Click below to download : We And The World: A Book For Boys - Part 1 - Chapter 13 (Format : PDF)

We And The World: A Book For Boys - Part 1 - Chapter 13


"Then, hey for boot and horse, lad,
And round the world away!
Young blood must have its course, lad,
And every dog his day."--C. KINGSLEY.

Moses Benson was as good as his word in the matter of books of adventure. Dirty books, some without backs, and some with very greasy ones (for which, if I bought them, I seldom paid more than half-price), but full of dangers and discoveries, the mightiness of manhood, and the wonders of the world. I read them at odd moments of my working hours, and dreamed of them when I went home to bed. And it was more fascinating still to look out, with Charlie's help, in the Penny Numbers, for the foreign places, and people, and creatures mentioned in the tales, and to find that the truth was often stranger than the fiction.

To live a fancy-life of adventure in my own head, was not merely an amusement to me at this time--it was a refuge. Matters did not really improve between me and my father, though I had obeyed his wishes. It was by his arrangement that I spent so much of my time at home with the Woods, and yet it remained a grievance that I liked to do so. Whether my dear mother had given up all hopes of my becoming a genius I do not know, but my father's contempt for my absorption in a book was unabated. I felt this if he came suddenly upon me with my head in my hands and my nose in a tattered volume; and if I went on with my reading it was with a sense of being in the wrong, whilst if I shut up the book and tried to throw myself into outside interests, my father's manner showed me that my efforts had only discredited my candour.

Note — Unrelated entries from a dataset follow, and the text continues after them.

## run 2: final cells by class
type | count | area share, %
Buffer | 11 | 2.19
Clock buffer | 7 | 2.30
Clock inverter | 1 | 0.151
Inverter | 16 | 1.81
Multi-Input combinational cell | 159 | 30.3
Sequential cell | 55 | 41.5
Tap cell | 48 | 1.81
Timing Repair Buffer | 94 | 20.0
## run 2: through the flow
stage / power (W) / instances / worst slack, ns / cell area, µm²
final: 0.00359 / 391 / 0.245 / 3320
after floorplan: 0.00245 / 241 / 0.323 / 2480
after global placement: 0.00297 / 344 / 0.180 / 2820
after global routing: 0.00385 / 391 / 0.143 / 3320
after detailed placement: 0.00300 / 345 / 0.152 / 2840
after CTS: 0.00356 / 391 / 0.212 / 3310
===== config.mk =====
export PLATFORM = sky130hd
export DESIGN_NAME = ddr2_cmd_scheduler
export DESIGN_NICKNAME = d
export VERILOG_FILES = /design/src/rtl/ddr2_cmd_scheduler.sv
export SDC_FILE = /design/constraint.sdc
export NUM_CORES = 1
export LEC_CHECK = 0
export CORE_ASPECT_RATIO = 0.5
export CORE_MARGIN = 2
export CORE_UTILIZATION = 26
export DETAILED_ROUTE_END_ITERATION = 8
export HOLD_SLACK_MARGIN = 0.08
export PLACE_DENSITY = 0.64
export SLEW_MARGIN = 20
export SYNTH_ARGS = -nofsm -noshare
export SYNTH_HDL_FRONTEND = slang
export SYNTH_SLANG_ARGS = --single-unit

===== constraint.sdc =====
create_clock -name clk -period 2.45 [get_ports clk]
set_clock_uncertainty 0.1 [all_clocks]
set_input_delay 0.3675 -clock clk [delete_from_list [all_inputs] [get_ports clk]]
set_output_delay 0.3675 -clock clk [all_outputs]
set_load 0.005 [all_outputs]
File: config.mk
export PLATFORM = sky130hd
export DESIGN_NAME = calculator_alu
export DESIGN_NICKNAME = d
export VERILOG_FILES = /design/src/rtl/calculator_alu.sv
export SDC_FILE = /design/constraint.sdc
export NUM_CORES = 1
export LEC_CHECK = 0
export ABC_AREA = 0
export BUFFER_PORTS_ARGS = -buffer_cell sky130_fd_sc_hd__clkbuf_2
export CORE_MARGIN = 2
export CORE_UTILIZATION = 55
export CTS_CLUSTER_SIZE = 28
export DETAILED_ROUTE_END_ITERATION = 10
export PLACE_DENSITY = 0.77
export SLEW_MARGIN = 20
export SYNTH_ARGS = -nofsm -noshare
export SYNTH_HDL_FRONTEND = slang
export SYNTH_SLANG_ARGS = --single-unit
File: constraint.sdc
create_clock -name clk -period 9.35 [get_ports clk]
set_input_delay 1.87 -clock clk [delete_from_list [all_inputs] [get_ports clk]]
set_output_delay 1.87 -clock clk [all_outputs]
set_load 0.02 [all_outputs]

As is commonly the case, it was chiefly little things that pulled the wrong way of the stuff of life between us, but they pulled it very much askew. I was selfishly absorbed in my own dreams, and I think my dear father made a mistake which is a too common bit of tyranny between people who love each other and live together. He was not satisfied with my _doing what he liked, he expected me to _be what he liked, that is, to be another person instead of myself. Wives and daughters seem now and then to respond to this expectation as to the call of duty, and to become inconsistent echoes, odd mixtures of severity and hesitancy, hypocrites on the highest grounds; but sons are not often so self-effacing, and it was not the case with me. It was so much the case with my dear mother, that she never was of the slightest use (which she might have been) when my father and I misunderstood each other. By my father's views of the moment she always hastily set her own, whether they were fair or unfair to me; and she made up for it by indulging me at every point that did not cross an expressed wish of my father's, or that could not annoy him because he was not there. She never held the scales between us.

And yet it was the thought of her which kept me from taking my fate into my own hands again and again. To have obeyed my father seemed to have done so little towards making him satisfied with me, that I found no consolation at home for the distastefulness of the office; and more than once I resolved to run away, and either enlist or go to Liverpool (which was at no great distance from us) and get on board some vessel that was about to sail for other lands. But when I thought of my mother's distress, I could not face it, and I let my half-formed projects slide again.

Oddly enough, it was Uncle Henry who brought matters to a crisis. I think my father was disappointed (though he did not blame me) that I secured no warmer a place in Uncle Henry's affections than I did. Uncle Henry had no children, and if he took a fancy to me and I pleased him, such a career as the Jew-clerk had sketched for me would probably be mine. This dawned on me by degrees through chance remarks from my father and the more open comments of friends. For good manners with us were not of a sensitively refined order, and to be clapped on the back with--"Well, Jack, you've got into a good berth, I hear. I suppose you look to succeed your uncle some day?" was reckoned a friendly familiarity rather than an offensive impertinence.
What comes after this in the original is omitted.